> WORK TO BE COMPLETED: Where "counter" occurs in a line of the entries below, copy that line.

Stored data:
<file path="src/logic/filter_pkg.sv">
//**************************************************
// 3x3 filter shared definitions
// line geometry, RGB565 pixel and channel types, kernel weights
//**************************************************
`default_nettype none

package filter_pkg;

	// pixels per line
	localparam int line_len = 720;

	// counter widths, column holds 0..719
	localparam int col_w = 10;
	// rows up to 4095 before the counter wraps
	localparam int row_w = 12;

	// RGB565, red in [15:11], green in [10:5], blue in [4:0]
	typedef logic [15:0] pixel_t;

	// red and blue share the 5-bit width
	typedef logic [4:0] red_t;
	typedef logic [5:0] green_t;

	typedef logic [col_w-1:0] col_t;
	typedef logic [row_w-1:0] row_t;

	// kernel weights
	// | corner | edge   | corner |
	// | edge   | centre | edge   |
	// | corner | edge   | corner |
	// default is the 4-neighbour laplacian
	localparam int w_centre = -4;
	localparam int w_edge = 1;
	localparam int w_corner = 0;

endpackage

`default_nettype wire

</file>
<file path="src/logic/laplace_kernel.sv">
//**************************************************
// 3x3 kernel stage
// per-channel weighted sum, wrapped and repacked to RGB565
//**************************************************
`timescale 1ns/1ps
`default_nettype none

module laplace_kernel (
	input wire clk,
	input wire reset,
	input wire win_valid,
	input wire filter_pkg::pixel_t win_00,
	input wire filter_pkg::pixel_t win_01,
	input wire filter_pkg::pixel_t win_02,
	input wire filter_pkg::pixel_t win_10,
	input wire filter_pkg::pixel_t win_11,
	input wire filter_pkg::pixel_t win_12,
	input wire filter_pkg::pixel_t win_20,
	input wire filter_pkg::pixel_t win_21,
	input wire filter_pkg::pixel_t win_22,
	output filter_pkg::pixel_t pixel_out,
	output logic out_valid
);

	// signed sums per channel, 0 red, 1 green, 2 blue
	int ch_sum [3];

	// repacked result before the output register
	filter_pkg::pixel_t filtered;

	// channel field, zero extended
	function automatic int chan(input filter_pkg::pixel_t p, input int sel);
		case (sel)
			0: chan = int'(p[15:11]);
			1: chan = int'(p[10:5]);
			default: chan = int'(p[4:0]);
		endcase
	endfunction

	always_comb begin
		int centre_v;
		int edge_v;
		int corner_v;

		for (int c = 0; c < 3; c++) begin
			centre_v = chan(win_11, c);
			// four direct neighbours
			edge_v = chan(win_01, c) + chan(win_10, c) +
				chan(win_12, c) + chan(win_21, c);
			// diagonals
			corner_v = chan(win_00, c) + chan(win_02, c) +
				chan(win_20, c) + chan(win_22, c);
			ch_sum[c] = filter_pkg::w_centre * centre_v +
				filter_pkg::w_edge * edge_v +
				filter_pkg::w_corner * corner_v;
		end
	end

	// truncation wraps each channel modulo its own width
	assign filtered = {filter_pkg::red_t'(ch_sum[0]),
		filter_pkg::green_t'(ch_sum[1]),
		filter_pkg::red_t'(ch_sum[2])};

	// result register
	always_ff @(posedge clk) begin
		if (win_valid) begin
			pixel_out <= filtered;
		end
	end

	// output strobe, never held
	always_ff @(posedge clk or posedge reset) begin
		if (reset) begin
			out_valid <= 1'b0;
		end else begin
			out_valid <= win_valid;
		end
	end

endmodule

`default_nettype wire

</file>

> FINISHED EXERCISE:
	// counter widths, column holds 0..719
	// rows up to 4095 before the counter wraps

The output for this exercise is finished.